The once-mighty have fallen. Nokia's Symbian smartphone OS was, not too many years ago, the platform of choice. Now, says Daniel Eran Dilger at AppleInsider, the company is being sold off for scrap. He relates how a Finnish journalist for Helsingin Sanomat wrote a letter to the company in 2008 noting that a recently acquired Nokia E51 smartphone was almost impossible to use compared to an iPod touch purchased after seeing a friend's device.

Journalist Lauri Malkavaara's missive to Nokia stated that "I ordered my own iPod touch, turned it on, and knew immediately how to use it. I have used the device now on a daily basis for over six months, and I have not even thought about any manuals. The logic of the device opens up right away. It is no wonder that it is a huge success all over the world."

Malkavaara then went on to describe how difficult it was to figure out how to do just about anything on the Symbian phones that were being sold at the time, concluding with "By putting a telephone like the E51 onto the market, Nokia has squandered its most important legacies: to produce telephones in such a way that they are easy to use. This will cause problems for Nokia."

Instead of listening and changing the design strategy for Symbian, Malkavaara says that "Nokia bosses started calling me, wanting to explain Nokia's strategy."

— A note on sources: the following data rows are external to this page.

--- config.mk ---
export PLATFORM = sky130hd
export DESIGN_NAME = fir3_serial_mac_flat
export DESIGN_NICKNAME = d
export VERILOG_FILES = /design/src/rtl/fir3_pkg.sv /design/src/rtl/fir3_serial_mac_if.sv /design/src/rtl/fir3_serial_mac_csa.sv /design/src/rtl/fir3_serial_mac.sv /design/src/flat_wrapper.sv
export SDC_FILE = /design/constraint.sdc
export NUM_CORES = 1
export LEC_CHECK = 0
export ABC_AREA = 0
export CORE_MARGIN = 2
export CORE_UTILIZATION = 55
export DETAILED_ROUTE_END_ITERATION = 7
export PLACE_DENSITY = 0.74
export SYNTH_ARGS = -nofsm -noshare
export SYNTH_HDL_FRONTEND = slang
export SYNTH_SLANG_ARGS = --single-unit
--- constraint.sdc ---
create_clock -name clk -period 19.7 [get_ports clk]
set_input_delay 3.94 -clock clk [delete_from_list [all_inputs] [get_ports clk]]
set_output_delay 3.94 -clock clk [all_outputs]
set_load 0.01 [all_outputs]
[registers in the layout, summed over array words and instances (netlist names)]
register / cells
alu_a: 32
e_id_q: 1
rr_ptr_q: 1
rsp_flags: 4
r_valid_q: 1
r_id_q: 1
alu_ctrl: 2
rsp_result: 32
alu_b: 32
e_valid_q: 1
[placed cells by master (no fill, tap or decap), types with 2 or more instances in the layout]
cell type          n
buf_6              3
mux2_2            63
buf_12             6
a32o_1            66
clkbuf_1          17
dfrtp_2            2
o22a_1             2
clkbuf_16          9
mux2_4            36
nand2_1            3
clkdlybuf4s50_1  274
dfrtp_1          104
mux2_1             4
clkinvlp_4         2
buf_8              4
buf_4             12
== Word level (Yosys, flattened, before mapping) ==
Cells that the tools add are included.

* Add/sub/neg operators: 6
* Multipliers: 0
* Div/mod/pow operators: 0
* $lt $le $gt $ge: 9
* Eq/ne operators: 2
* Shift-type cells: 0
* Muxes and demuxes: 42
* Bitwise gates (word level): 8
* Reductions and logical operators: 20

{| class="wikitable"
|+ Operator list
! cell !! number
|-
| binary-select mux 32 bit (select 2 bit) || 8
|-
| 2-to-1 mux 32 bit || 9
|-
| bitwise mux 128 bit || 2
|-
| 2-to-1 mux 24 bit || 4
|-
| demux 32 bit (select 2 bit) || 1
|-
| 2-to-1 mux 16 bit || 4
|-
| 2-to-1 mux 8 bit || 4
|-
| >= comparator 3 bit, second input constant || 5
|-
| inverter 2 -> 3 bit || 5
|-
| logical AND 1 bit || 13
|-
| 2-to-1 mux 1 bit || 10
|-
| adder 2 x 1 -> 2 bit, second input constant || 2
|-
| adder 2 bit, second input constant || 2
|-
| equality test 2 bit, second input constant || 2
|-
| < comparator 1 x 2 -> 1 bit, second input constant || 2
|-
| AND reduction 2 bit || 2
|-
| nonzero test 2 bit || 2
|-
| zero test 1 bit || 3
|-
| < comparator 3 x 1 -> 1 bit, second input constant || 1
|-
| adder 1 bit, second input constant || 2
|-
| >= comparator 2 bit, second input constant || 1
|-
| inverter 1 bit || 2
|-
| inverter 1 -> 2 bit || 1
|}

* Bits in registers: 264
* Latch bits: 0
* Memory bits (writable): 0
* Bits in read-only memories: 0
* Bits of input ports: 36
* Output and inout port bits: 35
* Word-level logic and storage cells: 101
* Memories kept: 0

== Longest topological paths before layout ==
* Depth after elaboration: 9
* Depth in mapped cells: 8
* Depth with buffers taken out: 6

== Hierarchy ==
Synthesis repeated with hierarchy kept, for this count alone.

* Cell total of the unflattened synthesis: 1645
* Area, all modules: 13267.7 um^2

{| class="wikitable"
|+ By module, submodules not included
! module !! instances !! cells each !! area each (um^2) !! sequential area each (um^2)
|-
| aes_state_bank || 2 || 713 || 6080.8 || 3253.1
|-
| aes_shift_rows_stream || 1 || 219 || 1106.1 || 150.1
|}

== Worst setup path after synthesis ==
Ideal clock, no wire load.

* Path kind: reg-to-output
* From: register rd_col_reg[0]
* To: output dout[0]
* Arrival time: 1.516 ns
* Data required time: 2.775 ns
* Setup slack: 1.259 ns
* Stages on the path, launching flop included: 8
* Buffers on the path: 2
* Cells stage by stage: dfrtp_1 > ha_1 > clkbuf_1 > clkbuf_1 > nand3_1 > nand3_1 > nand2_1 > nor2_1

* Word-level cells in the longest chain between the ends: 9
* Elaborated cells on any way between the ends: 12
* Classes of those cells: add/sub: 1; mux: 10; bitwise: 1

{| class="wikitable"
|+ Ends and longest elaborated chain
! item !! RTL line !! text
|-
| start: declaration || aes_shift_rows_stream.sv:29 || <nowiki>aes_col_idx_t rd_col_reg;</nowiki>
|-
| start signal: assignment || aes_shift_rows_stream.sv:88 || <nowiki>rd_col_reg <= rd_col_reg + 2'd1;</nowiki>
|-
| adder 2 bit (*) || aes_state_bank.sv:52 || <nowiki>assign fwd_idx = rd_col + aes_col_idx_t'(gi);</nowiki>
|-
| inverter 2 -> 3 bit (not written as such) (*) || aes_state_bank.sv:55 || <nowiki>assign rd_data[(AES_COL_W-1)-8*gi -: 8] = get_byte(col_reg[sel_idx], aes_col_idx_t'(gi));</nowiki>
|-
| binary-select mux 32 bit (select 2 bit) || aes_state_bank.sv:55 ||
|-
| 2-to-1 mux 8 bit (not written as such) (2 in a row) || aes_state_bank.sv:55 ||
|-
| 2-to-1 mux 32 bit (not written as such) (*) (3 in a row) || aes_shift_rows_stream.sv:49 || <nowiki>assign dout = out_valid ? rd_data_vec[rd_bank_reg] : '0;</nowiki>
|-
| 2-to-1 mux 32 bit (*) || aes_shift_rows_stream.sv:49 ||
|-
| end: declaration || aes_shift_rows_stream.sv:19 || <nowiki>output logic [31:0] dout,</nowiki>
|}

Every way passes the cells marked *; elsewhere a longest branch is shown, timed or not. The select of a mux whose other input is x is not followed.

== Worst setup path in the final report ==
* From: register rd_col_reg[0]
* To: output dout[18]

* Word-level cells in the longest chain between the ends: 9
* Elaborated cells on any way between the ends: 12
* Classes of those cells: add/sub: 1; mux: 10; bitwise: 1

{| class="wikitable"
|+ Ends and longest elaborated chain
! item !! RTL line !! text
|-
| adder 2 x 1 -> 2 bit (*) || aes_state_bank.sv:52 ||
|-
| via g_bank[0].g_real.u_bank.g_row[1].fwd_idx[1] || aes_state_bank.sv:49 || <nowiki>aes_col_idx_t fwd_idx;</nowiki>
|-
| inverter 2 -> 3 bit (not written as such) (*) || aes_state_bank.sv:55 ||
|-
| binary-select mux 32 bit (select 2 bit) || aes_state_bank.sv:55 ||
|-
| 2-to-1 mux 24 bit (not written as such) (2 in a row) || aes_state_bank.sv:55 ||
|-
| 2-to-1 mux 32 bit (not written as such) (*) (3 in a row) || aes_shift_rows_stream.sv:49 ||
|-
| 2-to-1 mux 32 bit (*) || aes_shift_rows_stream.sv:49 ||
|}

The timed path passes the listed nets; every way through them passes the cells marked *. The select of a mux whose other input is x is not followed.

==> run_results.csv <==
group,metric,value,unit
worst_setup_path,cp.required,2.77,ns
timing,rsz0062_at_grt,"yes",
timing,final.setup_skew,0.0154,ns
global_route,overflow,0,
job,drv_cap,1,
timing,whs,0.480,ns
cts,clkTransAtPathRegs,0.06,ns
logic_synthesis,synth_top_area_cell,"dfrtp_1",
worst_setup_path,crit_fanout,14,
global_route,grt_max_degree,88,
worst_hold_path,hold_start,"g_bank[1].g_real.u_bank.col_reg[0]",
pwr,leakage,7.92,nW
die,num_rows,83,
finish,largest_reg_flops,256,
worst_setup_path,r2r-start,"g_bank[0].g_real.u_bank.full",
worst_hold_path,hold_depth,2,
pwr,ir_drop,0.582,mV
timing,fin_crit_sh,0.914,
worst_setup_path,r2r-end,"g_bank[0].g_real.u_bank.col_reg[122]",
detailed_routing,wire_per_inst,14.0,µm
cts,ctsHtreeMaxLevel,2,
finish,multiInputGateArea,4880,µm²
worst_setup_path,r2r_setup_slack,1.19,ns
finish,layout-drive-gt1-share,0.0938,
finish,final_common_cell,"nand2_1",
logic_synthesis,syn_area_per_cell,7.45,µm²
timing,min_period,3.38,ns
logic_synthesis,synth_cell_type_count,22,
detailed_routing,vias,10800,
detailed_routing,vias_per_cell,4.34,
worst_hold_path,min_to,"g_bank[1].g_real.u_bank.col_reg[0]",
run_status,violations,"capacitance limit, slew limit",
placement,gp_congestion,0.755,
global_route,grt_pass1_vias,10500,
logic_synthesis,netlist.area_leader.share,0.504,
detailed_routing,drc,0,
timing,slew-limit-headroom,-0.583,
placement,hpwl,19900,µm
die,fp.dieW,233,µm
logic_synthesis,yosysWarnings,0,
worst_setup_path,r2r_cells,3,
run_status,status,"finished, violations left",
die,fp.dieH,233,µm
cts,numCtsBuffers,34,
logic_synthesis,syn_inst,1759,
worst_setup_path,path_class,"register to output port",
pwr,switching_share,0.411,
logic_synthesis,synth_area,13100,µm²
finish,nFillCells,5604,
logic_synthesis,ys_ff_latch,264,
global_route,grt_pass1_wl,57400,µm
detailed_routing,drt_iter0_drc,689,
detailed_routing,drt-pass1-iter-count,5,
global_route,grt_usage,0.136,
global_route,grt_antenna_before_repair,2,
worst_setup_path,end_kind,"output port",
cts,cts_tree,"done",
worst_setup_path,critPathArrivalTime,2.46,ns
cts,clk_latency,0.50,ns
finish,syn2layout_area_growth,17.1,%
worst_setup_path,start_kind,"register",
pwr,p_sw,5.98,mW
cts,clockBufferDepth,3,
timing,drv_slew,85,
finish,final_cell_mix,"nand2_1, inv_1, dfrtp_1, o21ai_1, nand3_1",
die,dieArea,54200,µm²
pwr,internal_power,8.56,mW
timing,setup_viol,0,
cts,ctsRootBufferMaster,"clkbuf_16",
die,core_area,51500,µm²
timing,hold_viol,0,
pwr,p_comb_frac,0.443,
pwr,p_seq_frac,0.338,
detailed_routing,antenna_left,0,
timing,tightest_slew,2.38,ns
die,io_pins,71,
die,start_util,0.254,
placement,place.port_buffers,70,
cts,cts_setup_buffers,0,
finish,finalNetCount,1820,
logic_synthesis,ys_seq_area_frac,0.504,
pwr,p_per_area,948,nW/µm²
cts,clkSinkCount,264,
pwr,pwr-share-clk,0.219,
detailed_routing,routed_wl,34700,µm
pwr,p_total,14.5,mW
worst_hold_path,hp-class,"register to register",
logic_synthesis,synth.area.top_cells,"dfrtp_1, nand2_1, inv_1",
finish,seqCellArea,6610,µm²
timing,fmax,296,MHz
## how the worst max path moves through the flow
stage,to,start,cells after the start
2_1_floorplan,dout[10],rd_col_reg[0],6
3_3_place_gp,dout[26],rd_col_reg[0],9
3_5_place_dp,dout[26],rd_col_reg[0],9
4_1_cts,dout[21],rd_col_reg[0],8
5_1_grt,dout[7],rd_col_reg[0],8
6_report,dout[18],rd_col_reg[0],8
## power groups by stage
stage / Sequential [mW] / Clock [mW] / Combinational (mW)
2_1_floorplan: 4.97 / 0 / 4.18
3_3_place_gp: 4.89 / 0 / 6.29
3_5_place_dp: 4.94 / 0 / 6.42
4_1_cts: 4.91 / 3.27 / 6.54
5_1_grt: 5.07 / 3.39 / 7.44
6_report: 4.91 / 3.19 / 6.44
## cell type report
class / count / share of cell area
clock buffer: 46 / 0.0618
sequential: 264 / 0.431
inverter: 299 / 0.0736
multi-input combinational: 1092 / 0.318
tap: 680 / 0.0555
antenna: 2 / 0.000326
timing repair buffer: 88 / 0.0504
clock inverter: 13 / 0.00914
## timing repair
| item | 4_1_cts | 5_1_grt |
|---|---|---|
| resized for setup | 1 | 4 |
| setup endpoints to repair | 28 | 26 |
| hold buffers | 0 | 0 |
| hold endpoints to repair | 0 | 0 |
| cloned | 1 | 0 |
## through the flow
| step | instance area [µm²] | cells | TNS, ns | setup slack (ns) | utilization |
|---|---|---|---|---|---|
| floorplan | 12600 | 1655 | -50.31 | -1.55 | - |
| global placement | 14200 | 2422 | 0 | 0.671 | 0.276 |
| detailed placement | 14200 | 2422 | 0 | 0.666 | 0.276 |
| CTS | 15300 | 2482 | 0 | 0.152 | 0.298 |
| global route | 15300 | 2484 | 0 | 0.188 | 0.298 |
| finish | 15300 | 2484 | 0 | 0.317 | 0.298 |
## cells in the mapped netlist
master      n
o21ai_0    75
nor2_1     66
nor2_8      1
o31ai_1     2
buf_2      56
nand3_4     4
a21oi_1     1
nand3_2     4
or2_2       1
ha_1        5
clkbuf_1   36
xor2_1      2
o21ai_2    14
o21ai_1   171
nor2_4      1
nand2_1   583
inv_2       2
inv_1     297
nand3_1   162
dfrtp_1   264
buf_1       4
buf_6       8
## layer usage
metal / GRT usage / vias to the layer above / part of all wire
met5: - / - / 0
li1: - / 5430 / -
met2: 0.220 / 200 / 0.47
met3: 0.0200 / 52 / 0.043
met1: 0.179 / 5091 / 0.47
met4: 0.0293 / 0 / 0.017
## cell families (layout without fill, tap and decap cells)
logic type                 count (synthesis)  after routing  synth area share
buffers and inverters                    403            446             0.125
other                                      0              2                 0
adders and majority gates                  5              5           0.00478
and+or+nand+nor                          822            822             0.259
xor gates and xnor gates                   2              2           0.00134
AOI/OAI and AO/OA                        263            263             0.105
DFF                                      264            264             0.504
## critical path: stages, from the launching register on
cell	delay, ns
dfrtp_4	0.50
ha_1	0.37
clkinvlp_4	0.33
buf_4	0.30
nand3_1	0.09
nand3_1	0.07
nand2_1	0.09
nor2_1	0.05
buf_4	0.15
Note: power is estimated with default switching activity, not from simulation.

Things changed; after the launch of the iPhone, some Nokia executives realized that Symbian was in trouble. Executives were given iPhones for competitive analysis, and one gave the phone to his 4-year-old daughter, who of course figured out how to use it in no time. The executive said that he "knew Nokia was in trouble" when his daughter asked if she could "take that magic telephone and put it under my pillow tonight?"

The AppleInsider post goes on to talk about how Symbian stalled after the iPhone 3G was released, which was before any Android phone had shipped. At the same time, BlackBerry was beginning to implode as well. Nokia tried, but failed, to regain relevance and marketshare with the MeeGo and Windows Phone 7 operating systems.

It's a sobering story of how quickly a company can lose focus and fall from grace.